Task objective:
Your task is to repeat exactly the lines below between the line holding "logic_synthesis,muxShareOfSynthArea,30.3,%" and the line holding "power_and_ir_drop,seq_power_share,22.3,%", inclusive, and only those.

(Stored items from a collection)
========================================
===== src/rtl/rv32_mem_pkg.sv =====
// rv32_mem_pkg: encodings, FSM states and access context shared by the memory stage
package rv32_mem_pkg;

    typedef enum logic [1:0] {WIDTH_BYTE, WIDTH_HALF, WIDTH_WORD} width_e;
    typedef enum logic [1:0] {BR_NEVER, BR_ZERO, BR_NON_ZERO, BR_ALWAYS} branch_op_e;

    typedef logic [1:0] state_t;
    localparam state_t S_IDLE = 2'd0;
    localparam state_t S_WAIT = 2'd1;
    localparam state_t S_DONE = 2'd2;

    // Everything needed to finish an access after execute has moved on
    typedef struct packed {
        logic        read;
        logic        write;
        logic [1:0]  width;
        logic        zext;
        logic [4:0]  rd;
        logic        rd_write;
        logic [31:0] result;
        logic [31:0] store;
    } ctx_t;

    function automatic logic branch_taken(input logic [1:0] op, input logic non_zero);
        return op == BR_ALWAYS || (op == BR_ZERO && !non_zero) || (op == BR_NON_ZERO && non_zero);
    endfunction

endpackage


===== src/rtl/rv32_mem_align.sv =====
// rv32_mem_align: store lane mask/replication and load byte/half extraction with extension
module rv32_mem_align
    import rv32_mem_pkg::*;
(
    input  logic [1:0]  width_i,
    input  logic [1:0]  offset_i,
    input  logic        zero_extend_i,
    input  logic [31:0] store_i,
    input  logic [31:0] load_i,
    output logic [3:0]  mask_o,
    output logic [31:0] wdata_o,
    output logic [31:0] rdata_o
);

    logic [7:0]  lo_byte;
    logic [15:0] half;

    // Widths other than byte/half behave as a full word
    always_comb begin
        lo_byte = load_i[{offset_i, 3'b000} +: 8];
        half    = offset_i[1] ? load_i[31:16] : load_i[15:0];
        mask_o  = width_i == WIDTH_BYTE ? 4'b0001 << offset_i :
                  width_i == WIDTH_HALF ? (offset_i[1] ? 4'b1100 : 4'b0011) : 4'b1111;
        wdata_o = width_i == WIDTH_BYTE ? {4{store_i[7:0]}} :
                  width_i == WIDTH_HALF ? {2{store_i[15:0]}} : store_i;
        rdata_o = width_i == WIDTH_BYTE ? {{24{~zero_extend_i & lo_byte[7]}}, lo_byte} :
                  width_i == WIDTH_HALF ? {{16{~zero_extend_i & half[15]}}, half} : load_i;
    end

endmodule


===== src/rtl/rv32_mem.sv =====
// rv32_mem: memory-access stage with bus wait/timeout FSM, branch resolution and writeback registers
module rv32_mem
    import rv32_mem_pkg::*;
#(
    parameter int unsigned TIMEOUT = 255
) (
    input  logic        clk,
    input  logic        reset_n,
    input  logic        stall_in,
    input  logic        flush_in,
    input  logic        valid_in,
    input  logic        branch_predicted_taken_in,
    input  logic        alu_non_zero_in,
    input  logic [1:0]  branch_op_in,
    input  logic        mem_read_in,
    input  logic        mem_write_in,
    input  logic [1:0]  mem_width_in,
    input  logic        mem_zero_extend_in,
    input  logic [4:0]  rd_in,
    input  logic        rd_write_in,
    input  logic [31:0] result_in,
    input  logic [31:0] rs2_value_in,
    input  logic [31:0] branch_pc_in,
    output logic [31:0] data_address_out,
    output logic        data_read_out,
    output logic        data_write_out,
    output logic [3:0]  data_write_mask_out,
    output logic [31:0] data_write_value_out,
    input  logic [31:0] data_read_value_in,
    input  logic        data_ready_in,
    output logic        busy_out,
    output logic        bus_error_out,
    output logic        branch_mispredicted_out,
    output logic [31:0] branch_pc_out,
    output logic        valid_out,
    output logic [4:0]  rd_out,
    output logic        rd_write_out,
    output logic [31:0] rd_value_out
);

    state_t      state_q, state_d;
    logic [7:0]  cnt_q, cnt_d;
    ctx_t        ctx_q, ctx_d, in_ctx, cur;
    logic [31:0] held_q, held_d, load_v, val_q, val_d;
    logic        valid_q, valid_d, rdw_q, rdw_d, err_q, err_d;
    logic [4:0]  rd_q, rd_d;
    logic        access, idle, timeout;
    logic [31:0] done_val;

    assign in_ctx = '{read: mem_read_in, write: mem_write_in, width: mem_width_in,
                      zext: mem_zero_extend_in, rd: rd_in, rd_write: rd_write_in & valid_in,
                      result: result_in, store: rs2_value_in};
    assign access   = valid_in & (mem_read_in | mem_write_in);
    assign idle     = state_q == S_IDLE;
    assign cur      = idle ? in_ctx : ctx_q;
    assign timeout  = cnt_q == 8'(TIMEOUT - 1);
    assign done_val = cur.read ? load_v : cur.result;

    rv32_mem_align u_align (
        .width_i       (cur.width),
        .offset_i      (cur.result[1:0]),
        .zero_extend_i (cur.zext),
        .store_i       (cur.store),
        .load_i        (data_read_value_in),
        .mask_o        (data_write_mask_out),
        .wdata_o       (data_write_value_out),
        .rdata_o       (load_v)
    );

    assign data_address_out        = {cur.result[31:2], 2'b00};
    assign data_read_out           = idle ? access & ~stall_in & mem_read_in : state_q == S_WAIT & ctx_q.read;
    assign data_write_out          = idle ? access & ~stall_in & mem_write_in : state_q == S_WAIT & ctx_q.write;
    assign busy_out                = state_q == S_WAIT;
    assign bus_error_out           = err_q;
    assign branch_mispredicted_out = valid_in & (branch_taken(branch_op_in, alu_non_zero_in) != branch_predicted_taken_in);
    assign branch_pc_out           = branch_pc_in;
    assign valid_out               = valid_q;
    assign rd_out                  = rd_q;
    assign rd_write_out            = rdw_q;
    assign rd_value_out            = val_q;

    // Access sequencing and writeback register next-state
    always_comb begin
        state_d = state_q;
        cnt_d   = cnt_q;
        ctx_d   = ctx_q;
        held_d  = held_q;
        valid_d = valid_q;
        rd_d    = rd_q;
        rdw_d   = rdw_q;
        val_d   = val_q;
        err_d   = 1'b0;
        case (state_q)
            S_IDLE: if (!stall_in) begin
                ctx_d = in_ctx;
                cnt_d = 8'd0;
                if (access && !data_ready_in) begin
                    state_d = S_WAIT;
                    valid_d = 1'b0;
                    rdw_d   = 1'b0;
                end else begin
                    valid_d = valid_in & ~flush_in;
                    rdw_d   = in_ctx.rd_write & ~flush_in;
                    rd_d    = rd_in;
                    val_d   = done_val;
                end
            end
            S_WAIT: begin
                cnt_d   = cnt_q + 8'd1;
                valid_d = 1'b0;
                rdw_d   = 1'b0;
                if (data_ready_in && !stall_in) begin
                    state_d = S_IDLE;
                    valid_d = 1'b1;
                    rd_d    = ctx_q.rd;
                    rdw_d   = ctx_q.rd_write;
                    val_d   = done_val;
                end else if (data_ready_in) begin
                    state_d = S_DONE;
                    held_d  = done_val;
                end else if (timeout) begin
                    state_d = S_IDLE;
                    err_d   = 1'b1;
                    valid_d = 1'b1;
                    rd_d    = ctx_q.rd;
                    val_d   = ctx_q.result;
                end
            end
            S_DONE: if (!stall_in) begin
                state_d = S_IDLE;
                valid_d = 1'b1;
                rd_d    = ctx_q.rd;
                rdw_d   = ctx_q.rd_write;
                val_d   = held_q;
            end
            default: state_d = S_IDLE;
        endcase
    end

    // State, context and writeback registers
    always_ff @(posedge clk or negedge reset_n) begin
        if (!reset_n) begin
            state_q <= S_IDLE;
            cnt_q   <= 8'd0;
            ctx_q   <= '0;
            held_q  <= '0;
            valid_q <= 1'b0;
            rd_q    <= '0;
            rdw_q   <= 1'b0;
            val_q   <= '0;
            err_q   <= 1'b0;
        end else begin
            state_q <= state_d;
            cnt_q   <= cnt_d;
            ctx_q   <= ctx_d;
            held_q  <= held_d;
            valid_q <= valid_d;
            rd_q    <= rd_d;
            rdw_q   <= rdw_d;
            val_q   <= val_d;
            err_q   <= err_d;
        end
    end

endmodule

===== config.mk =====
export PLATFORM = sky130hd
export DESIGN_NAME = rv32_mem
export DESIGN_NICKNAME = d
export VERILOG_FILES = /design/src/rtl/rv32_mem_pkg.sv /design/src/rtl/rv32_mem_align.sv /design/src/rtl/rv32_mem.sv
export SDC_FILE = /design/constraint.sdc
export NUM_CORES = 1
export LEC_CHECK = 0
export CORE_MARGIN = 2
export CORE_UTILIZATION = 44
export DETAILED_ROUTE_END_ITERATION = 8
export HOLD_SLACK_MARGIN = 0.02
export PLACE_DENSITY = 0.83
export SLEW_MARGIN = 20
export SYNTH_ARGS = -nofsm -noshare
export SYNTH_HDL_FRONTEND = slang
export SYNTH_HIERARCHICAL = 1
export SYNTH_SLANG_ARGS = --single-unit
export TNS_END_PERCENT = 5

===== constraint.sdc =====
create_clock -name clk -period 4.3 [get_ports clk]
set_input_delay 0.86 -clock clk [delete_from_list [all_inputs] [get_ports clk]]
set_output_delay 0.86 -clock clk [all_outputs]
set_load 0.02 [all_outputs]

==> impl_metrics.csv, run 1 <==
group,metric,value,unit
run_status,status,"finished clean",
critical_path,startpoint_type,"flip-flop",
clocking,cts_buffer_depth,2,
critical_path,cp_max_fo,37,
clocking,cts-root-buf,"clkbuf_16",
logic_synthesis,ys.flop_type,"dfrtp_1",
clocking,postCtsSetupBuffers,0,
floorplanning,die_h,154,um
placement,dp_worst_setup_slack,0.517,ns
critical_path,required,3.44,ns
logic_synthesis,muxShareOfSynthArea,30.3,%
drt,ant_nets,0,
finish,nets,1176,
logic_synthesis,synth_top_family_by_area,"multiplexers",
placement,placed_area,11800,um2
sta,tightest_slew,1.06,ns
run,drv_cap,0,
sta,setup_viol,0,
finish,stdcell_area,12300,um2
critical_path,r2r_slack,0.93,ns
floorplanning,fp.dieW,154,um
sta,slew_headroom,29.6,%
logic_synthesis,synth_compound_area_share,12.8,%
logic_synthesis,yosys.area_share.simple,6.43,%
clocking,path_clk_slew,0.07,ns
drt,firstDrtPassIters,5,
floorplanning,row_count,54,
clocking,htree_levels,4,
power_and_ir_drop,p_comb_share,65.4,%
sta,setup_slack,0.279,ns
finish,drive_gt1_share,26.1,%
finish,final_common_cell,"clkdlybuf4s50_1",
sta,hold_violations,0,
global_routing,grt_pass1_vias,7770,
sta,slew_violations,0,
logic_synthesis,synth_xor_area_share,0.0888,%
drt,dr_total_vias,7646,
critical_path,crit_chain,"inv_1 -> ha_2 -> buf_4 -> mux2_2 -> mux2i_1 -> o21ai_0 -> clkdlybuf4s50_1",
logic_synthesis,synth_area_leaders,"dfrtp_1, mux2_2, buf_4",
global_routing,grt_max_degree,105,
power_and_ir_drop,swShare,42.8,%
placement,io_buffer_count,226,
power_and_ir_drop,p_sw,5.11,mW
finish,final_cell_mix,"clkdlybuf4s50_1, mux2_2, dfrtp_1",
global_routing,grt_pass1_wl,43.8,mm
logic_synthesis,seq_area_frac_synth,39.8,%
power_and_ir_drop,power_density,969,nW/um2
sta,max_freq,0.249,GHz
critical_path,crit_type,"reg -> out",
logic_synthesis,synth_edf_count,0,
floorplanning,ios,293,
logic_synthesis,synth_cells,897,
power_and_ir_drop,seq_power_share,22.3,%
critical_path,critical-path-top-delay-family,"buffers and inverters",
logic_synthesis,async_reset_ff_share,100,%
sta,finalSetupTns,0,ns
worst_hold_path,hold_path_class,"reg -> reg",
global_routing,grt-ovfl-total,0,
drt,viasPerCell,5.80,
placement,hpwl,19.9,mm
logic_synthesis,synth_top_cell_area_share,39.8,%
sta,finalWorstPathRequiredPeriod,4.02,ns
drt,drt_wl_total,28.0,mm
logic_synthesis,synth_cell_types,54,
drt,wl_per_cell,21.3,um
sta,fin_skew,0.00885,ns
logic_synthesis,synth_top_area_cell,"dfrtp_1",
floorplanning,start_util,45.1,%
clocking,clock_sinks,157,
logic_synthesis,synth_seq_cells,157,
critical_path,crit_buf_inv,3,
power_and_ir_drop,pwr-share-clk,12.2,%
finish,area_growth_syn_to_layout,25.1,%
power_and_ir_drop,peakVddDrop,786,uV
global_routing,track_usage,23.5,%
critical_path,critPathCaptureType,"output pin",
sta,rsz0062_at_grt,"no",
floorplanning,coreArea,21900,um2
drt,drtIter0Drc,513,
drt,drc_errors,0,
sta,post-route-period-util,93.5,%
critical_path,cp_slowest_cell,"clkdlybuf4s50_1",
clocking,clock_latency,0.43,ns
clocking,cts_buffers,17,
clocking,cts_tree,"done",
logic_synthesis,syn_area,9860,um2
critical_path,max_stage_delay,0.57,ns
logic_synthesis,ys_warn_count,6,
critical_path,arrival,3.16,ns
global_routing,antenna_found_initial,6,
power_and_ir_drop,p_leak,5.11,nW
floorplanning,design.die.area,23600,um2
clocking,cts_resized,0,
placement,place_congestion,0.799,
clocking,cts_hold_buf,0,
power_and_ir_drop,power.internal,6.84,mW
logic_synthesis,synthAdderAreaFrac,0.888,%
logic_synthesis,avgSynthCellArea,11.0,um2
## cell usage after synthesis (all sizes together), types with 2 or more instances
cell / count
nand3: 10
nor2b: 21
ha: 7
a32oi: 32
mux2i: 54
mux4: 3
a22oi: 9
o22ai: 37
o21ai: 69
clkbuf: 32
o311ai: 2
a31oi: 2
o21bai: 3
a21o: 3
nand2: 66
a221oi: 3
nor2: 10
nand4: 3
dfrtp: 157
inv: 11
nor3: 4
buf: 113
o211ai: 11
nand3b: 2
and3: 3
a21oi: 6
mux2: 200
nor4: 3
a221o: 4
nand2b: 5
## layer usage
| layer | routed length, um | vias up | GRT usage (%) |
|---|---|---|---|
| met5 | 12 | - | 0 |
| met4 | 979 | 2 | 9.87 |
| met3 | 2520 | 58 | 6.62 |
| met2 | 12900 | 363 | 37.5 |
| met1 | 11600 | 3750 | 30.0 |
| li1 | - | 3473 | - |
## worst reg2reg max path, delay by kind of cell (launching register included)
family | cells | cell delay, ns
and+or+nand+nor | 1 | 0.24
DFF | 1 | 0.43
buffers and inverters | 3 | 0.59
adders and majority gates | 1 | 0.34
AOI/OAI and AO/OA | 2 | 0.80
muxes | 4 | 0.92
## sequential cells by signal (all words and copies together), names as in the netlist
register       cells
rd_out             5
ctx_q             75
cnt_q              8
bus_error_out      1
rd_value_out      32
valid_out          1
state_q            2
rd_write_out       1
held_q            32
## power by group through the flow
stage	Combinational [mW]	Clock [mW]	Sequential, mW
floorplan	5.48	0	2.75
global placement	7.64	0	2.65
detailed placement	7.78	0	2.69
CTS	7.82	1.49	2.67
global route	8.31	1.56	2.76
finish	7.82	1.46	2.67
## final timing paths
kind                                             to  startpoint  cells past startpoint
setup / recovery           data_write_value_out[30]  state_q[0]                      7
hold / removal                           held_q[17]  held_q[17]                      2
setup reg to reg                    rd_value_out[3]  state_q[0]                     11
hold reg to reg                          held_q[17]  held_q[17]                      2
max in group asynchronous                  cnt_q[4]     reset_n                      2
min in group asynchronous                 ctx_q[12]     reset_n                      1
## cell type report
class	instances	area (um2)
antenna	5	12.5
multi-input combinational	585	5010
clock inverter	15	139
inverter	11	41.3
timing repair buffer	248	2430
sequential	157	3930
clock buffer	17	425
tap	280	350
fill	1844	9560
## cells by family after synthesis
group / count (synthesis)
and+or+nand+nor: 132
other: 1
DFF: 157
AOI/OAI and AO/OA: 186
xor gates and xnor gates: 1
adders and majority gates: 7
muxes: 257
buffers and inverters: 156
## through the flow
| stage | instances | power, mW | util [%] | hold slack, ns |
|---|---|---|---|---|
| floorplan | 898 | 8.23 | - | 0.450 |
| global route | 1316 | 12.6 | 56.3 | 0.506 |
| detailed placement | 1281 | 10.5 | 53.7 | 0.471 |
| finish | 1318 | 12.0 | 56.4 | 0.482 |
| CTS | 1313 | 12.0 | 56.3 | 0.486 |
| global placement | 1281 | 10.3 | 53.7 | 0.463 |
Power figures use the tool's default switching activity.
==> run 2: changes to the inputs <==
--- a/config.mk
+++ b/config.mk
@@ -7,9 +7,10 @@
 export LEC_CHECK = 0
 export CORE_MARGIN = 2
 export CORE_UTILIZATION = 44
+export CTS_BUF_LIST = sky130_fd_sc_hd__clkbuf_16
 export DETAILED_ROUTE_END_ITERATION = 8
-export HOLD_SLACK_MARGIN = 0.02
 export PLACE_DENSITY = 0.83
+export SKIP_LAST_GASP = 1
 export SLEW_MARGIN = 20
 export SYNTH_ARGS = -nofsm -noshare
 export SYNTH_HDL_FRONTEND = slang
==> results of run 2 <==
Final layout, timing and power as in run 1 (identical DEF).
==> run 3: changes to the inputs <==
--- a/config.mk
+++ b/config.mk
@@ -6,10 +6,10 @@
 export NUM_CORES = 1
 export LEC_CHECK = 0
 export CORE_MARGIN = 2
-export CORE_UTILIZATION = 44
+export CORE_UTILIZATION = 35
 export CTS_BUF_LIST = sky130_fd_sc_hd__clkbuf_16
 export DETAILED_ROUTE_END_ITERATION = 8
-export PLACE_DENSITY = 0.83
+export PLACE_DENSITY = 0.7
 export SKIP_LAST_GASP = 1
 export SLEW_MARGIN = 20
 export SYNTH_ARGS = -nofsm -noshare
==> constraint.sdc (replaced) <==
create_clock -name clk -period 4.3 [get_ports clk]
set_input_delay 0.86 -clock clk [delete_from_list [all_inputs] [get_ports clk]]
set_output_delay 0.86 -clock clk [all_outputs]
set_load 0.005 [all_outputs]
==> run 3 against run 2 <==
Effect of this change:
- critical path depth unchanged
- clock-buffer cell count unchanged
- worst setup slack improved by 0.067 ns
- flip-flop and latch count unchanged
- maximum frequency increased by 1.7%
- cell count increased by 7.3%
- sequential share of layout area decreased by 0.36 points
- clock power increased by 3%
- critical path type unchanged
- critical endpoint is now data_write_mask_out[2]
==> impl_metrics.csv, run 3 (synthesis results as in run 1) <==
group,metric,value,unit
drt,drtIter0Drc,455,
finish,final_common_cell,"clkdlybuf4s50_1",
clocking,clock_sinks,157,
critical_path,arrival,3.09,ns
sta,slew_violations,0,
drt,drc_errors,0,
power_and_ir_drop,p_leak,5.12,nW
global_routing,track_usage,19.6,%
floorplanning,coreArea,27800,um2
power_and_ir_drop,power.total,11.2,mW
critical_path,startpoint_type,"flip-flop",
critical_path,cp_max_fo,11,
run_status,status,"finished clean",
finish,instances_no_fill,1414,
sta,finalWorstPathRequiredPeriod,3.95,ns
sta,finalSetupTns,0,ns
floorplanning,ios,293,
clocking,cts_hold_buf,0,
sta,rsz0062_at_grt,"no",
floorplanning,design.die.area,29500,um2
sta,tightest_slew,0.894,ns
sta,hold_violations,0,
global_routing,grt-ovfl-total,0,
power_and_ir_drop,power_density,897,nW/um2
critical_path,max_stage_delay,0.46,ns
clocking,cts_tree,"done",
critical_path,crit_chain,"inv_1 -> ha_2 -> mux2_2 -> buf_4 -> nand2b_1 -> a21o_1 -> clkdlybuf4s50_1",
finish,stdcell_area,12500,um2
finish,final_cell_mix,"clkdlybuf4s50_1, mux2_2, dfrtp_1",
global_routing,grt_max_degree,91,
critical_path,critical-path-top-delay-family,"buffers and inverters",
finish,nFillCells,2634,
drt,dr_total_vias,7462,
global_routing,grt_pass1_wl,44.0,mm
clocking,cts_resized,0,
drt,firstDrtPassIters,5,
run,drv_cap,0,
critical_path,required,3.44,ns
clocking,cts_buffer_depth,2,
floorplanning,fp.dieW,172,um
drt,wl_per_cell,20.4,um
placement,hpwl,20.3,mm
clocking,path_clk_slew,0.07,ns
critical_path,critPathCaptureType,"output pin",
floorplanning,row_count,61,
floorplanning,die_h,172,um
placement,dp_cells,1378,
global_routing,antenna_found_initial,6,
placement,io_buffer_count,226,
sta,post-route-period-util,92.0,%
finish,nets,1175,
finish,area_growth_syn_to_layout,26.5,%
critical_path,crit_buf_inv,3,
placement,place_congestion,0.851,
clocking,htree_levels,4,
finish,drive_gt1_share,26.2,%
sta,fin_skew,0.00970,ns
sta,slew_headroom,40.4,%
finish,largest_reg_flops,75,
clocking,clock_latency,0.43,ns
sta,setup_viol,0,
drt,ant_nets,0,
finish,regMostFlops,"ctx_q",
power_and_ir_drop,peakVddDrop,734,uV
placement,placed_area,11900,um2
worst_hold_path,hold_path_class,"in -> async",
sta,max_freq,0.253,GHz
clocking,cts_buffers,17,
clocking,cts-root-buf,"clkbuf_16",
drt,drt_wl_total,28.8,mm
floorplanning,start_util,35.5,%
clocking,postCtsSetupBuffers,0,
global_routing,grt_pass1_vias,7513,
critical_path,cp_slowest_cell,"mux2_2",
drt,viasPerCell,5.28,
critical_path,crit_type,"reg -> out",
## run 3: per-stage QoR
step / hold slack (ns) / worst slack (ns) / utilization, %
2_1_floorplan: 0.450 / 0.763 / -
3_3_place_gp: 0.462 / 0.503 / 42.8
3_5_place_dp: 0.472 / 0.480 / 42.8
4_1_cts: 0.488 / 0.300 / 44.9
5_1_grt: 0.508 / 0.190 / 44.9
6_report: 0.466 / 0.346 / 44.9
## run 3: area by class of cell
type	instances	area, um2	share of cell area, %
Inverter	11	41.3	0.331
Clock inverter	15	151	1.21
Antenna cell	4	10.0	0.0802
Tap cell	378	473	3.79
Multi-Input combinational cell	585	5010	40.2
Clock buffer	17	425	3.41
Sequential cell	157	3930	31.5
Timing Repair Buffer	247	2430	19.5
## run 3: path summary, 6_finish.rpt
path,startpoint,end,slack (ns),cells after the start
worst max-delay path,state_q[0],data_write_mask_out[2],0.35,7
worst min-delay path,reset_n,ctx_q[12],0.47,1
worst max register to register,state_q[0],rd_value_out[2],0.96,10
worst min register to register,held_q[13],held_q[13],0.48,2
max in group asynchronous,reset_n,rd_value_out[25],2.89,2
min in group clk,held_q[13],held_q[13],0.48,2
## run 3: routing by layer
layer  track usage [%]  up-vias  routed length (um)
li1                  -     3467                   -
met1              24.9     3633               12200
met2              31.0      311               13300
met3              6.59       45                2530
met4              7.01        6                 722
met5                 0        -                  32
## run 3: power breakdown
group,switching (mW),internal [mW]
Sequential,0.444,2.21
Combinational,3.22,3.82
Clock,0.683,0.818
========================================
Solution for this exercise:
logic_synthesis,muxShareOfSynthArea,30.3,%
drt,ant_nets,0,
finish,nets,1176,
logic_synthesis,synth_top_family_by_area,"multiplexers",
placement,placed_area,11800,um2
sta,tightest_slew,1.06,ns
run,drv_cap,0,
sta,setup_viol,0,
finish,stdcell_area,12300,um2
critical_path,r2r_slack,0.93,ns
floorplanning,fp.dieW,154,um
sta,slew_headroom,29.6,%
logic_synthesis,synth_compound_area_share,12.8,%
logic_synthesis,yosys.area_share.simple,6.43,%
clocking,path_clk_slew,0.07,ns
drt,firstDrtPassIters,5,
floorplanning,row_count,54,
clocking,htree_levels,4,
power_and_ir_drop,p_comb_share,65.4,%
sta,setup_slack,0.279,ns
finish,drive_gt1_share,26.1,%
finish,final_common_cell,"clkdlybuf4s50_1",
sta,hold_violations,0,
global_routing,grt_pass1_vias,7770,
sta,slew_violations,0,
logic_synthesis,synth_xor_area_share,0.0888,%
drt,dr_total_vias,7646,
critical_path,crit_chain,"inv_1 -> ha_2 -> buf_4 -> mux2_2 -> mux2i_1 -> o21ai_0 -> clkdlybuf4s50_1",
logic_synthesis,synth_area_leaders,"dfrtp_1, mux2_2, buf_4",
global_routing,grt_max_degree,105,
power_and_ir_drop,swShare,42.8,%
placement,io_buffer_count,226,
power_and_ir_drop,p_sw,5.11,mW
finish,final_cell_mix,"clkdlybuf4s50_1, mux2_2, dfrtp_1",
global_routing,grt_pass1_wl,43.8,mm
logic_synthesis,seq_area_frac_synth,39.8,%
power_and_ir_drop,power_density,969,nW/um2
sta,max_freq,0.249,GHz
critical_path,crit_type,"reg -> out",
logic_synthesis,synth_edf_count,0,
floorplanning,ios,293,
logic_synthesis,synth_cells,897,
power_and_ir_drop,seq_power_share,22.3,%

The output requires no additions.